More Prizes for Genome Research

The 2006 Nobel Prize for Chemistry was awarded to an American scientist from Stanford University Roger Kornberg for his pioneering work in RNA transcription — the process through which “information stored in genes is copied and transferred to other parts of the cell. While dioxyribonucleic acid (DNA) is the blueprint for life, ribonucleic acid (RNA) is the actual builder that decodes the blueprint. Although all cells carry a full set of DNA code, each cell must activate, or express, different genes to do their specialised work. Kornberg apparently figured out how this happens, using X-ray crystallography to ‘photograph’ RNA-polymerase, the molecule used by RNA to read and transcribe the DNA code. This groundbreaking work will help researchers better understand the process of transcription, where even minute flaws could lead to illnesses like cancer.” Dr. Kornberg’s father won a Nobel Prize in 1959, and as the Chicago Tribune points out this is not the first time that parent and child have won Nobel Prizes. Can there be truth in the saying that the apple does not fall far from the tree?
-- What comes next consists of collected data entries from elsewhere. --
This design comes from an exercise in tuning for small area on the open sky130 flow, not from production work. Where RTL was checked, it was by simulation tests only, not by an equivalence proof against the original.

maple:
// cordic_oscillator
module cordic_oscillator (
    input  wire               clk,
    input  wire               rst,
    input  wire               ce,
    input  wire signed [31:0] tuning_word,
    output wire signed [15:0] sin_out,
    output wire signed [15:0] cos_out,
    output wire               valid_out
);
Size in the first run: about 4,700 cells after synthesis, roughly 300 flip-flops, roughly 31,000 um^2 of cells after synthesis.
Settings: LEC_CHECK=0, ABC_AREA=1, CAP_MARGIN=20, CORE_MARGIN=2, CORE_UTILIZATION=40, CTS_BUF_LIST=sky130_fd_sc_hd__clkbuf_8, CTS_CLUSTER_DIAMETER=60, CTS_CLUSTER_SIZE=16, SLEW_MARGIN=20; clock period 5.5 ns.
run.sh (not shown) runs the stock make flow with config.mk's settings and CLKGATE_MAP_FILE= SYNTH_SCRIPT=/design/flow/synth_recipe.tcl, a recipe that flattens the netlist after the stock synthesis.
Inputs modified between maple and indigo:
diff --git a/flow/design.v b/flow/design.v
--- a/flow/design.v
+++ b/flow/design.v
@@ -158,19 +158,17 @@
     wire signed [13:0] z_4 = z_3_q2 + (d_3 ? 14'sd8149 : -14'sd8149);
     wire [0:0] d_4 = z_4[13];
     wire signed [12:0] zpa_3 = z_3_q2 + (d_3 ? 13'sd12239 : -13'sd4059);
     wire signed [12:0] zpb_3 = z_3_q2 + (d_3 ? 13'sd4059 : -13'sd12239);
     wire signed [12:0] z_5 = d_4 ? zpa_3 : zpb_3;
     wire [0:0] d_5 = z_5_q3[12];
     wire signed [11:0] z_6 = z_5_q3 + (d_5 ? 12'sd2047 : -12'sd2047);
     wire [0:0] d_6 = z_6[11];
-    wire signed [10:0] zpa_5 = z_5_q3 + (d_5 ? 11'sd3070 : -11'sd1024);
-    wire signed [10:0] zpb_5 = z_5_q3 + (d_5 ? 11'sd1024 : -11'sd3070);
-    wire signed [10:0] z_7 = d_6 ? zpa_5 : zpb_5;
+    wire signed [10:0] z_7 = z_6 + (d_6 ? 11'sd1023 : -11'sd1023);
     wire [0:0] d_7 = z_7_q4[10];
     wire signed [10:0] z_8 = z_7_q4 + (d_7 ? 11'sd511 : -11'sd511);
     wire [0:0] d_8 = z_8[10];
     wire signed [9:0] z_9 = z_8 + (d_8 ? 10'sd255 : -10'sd255);
     wire [0:0] d_9 = z_9_q5[9];
     wire signed [8:0] z_10 = z_9_q5 + (d_9 ? 9'sd127 : -9'sd127);
     wire [0:0] d_10 = z_10[8];
     wire signed [7:0] z_11 = z_10 + (d_10 ? 8'sd63 : -8'sd63);
## What came out
indigo: done, clean on timing, DRC and antenna. Delta (indigo minus maple): cell count climbed about 1.1%. A critical-path cell with the highest stage delay of fa_2 is what indigo shows, while nand2_1 belongs to maple. On critical path depth: between maple and indigo, it ends up higher for indigo. From maple to indigo the numbers moved as follows: final instance area rose by 180 um^2; area added between synthesis and finish now sits lower. Relative to maple, met3 demand-to-capacity share in global routing increased by 0.48 points in indigo. In the tables for maple and indigo, via count reads higher with indigo.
Meanwhile, the X Prize Foundation, which offered a $10 million prize for private spaceflight, announced that it will award $10 million to the first group that is able to decode the genomes of 100 people in 10 days. Such a machine, which is estimated to be only five years away, would pave the way to individualized medicine, according to various reports. The editorial board of Scientfic American questions the “cash for breakthoughs” approach.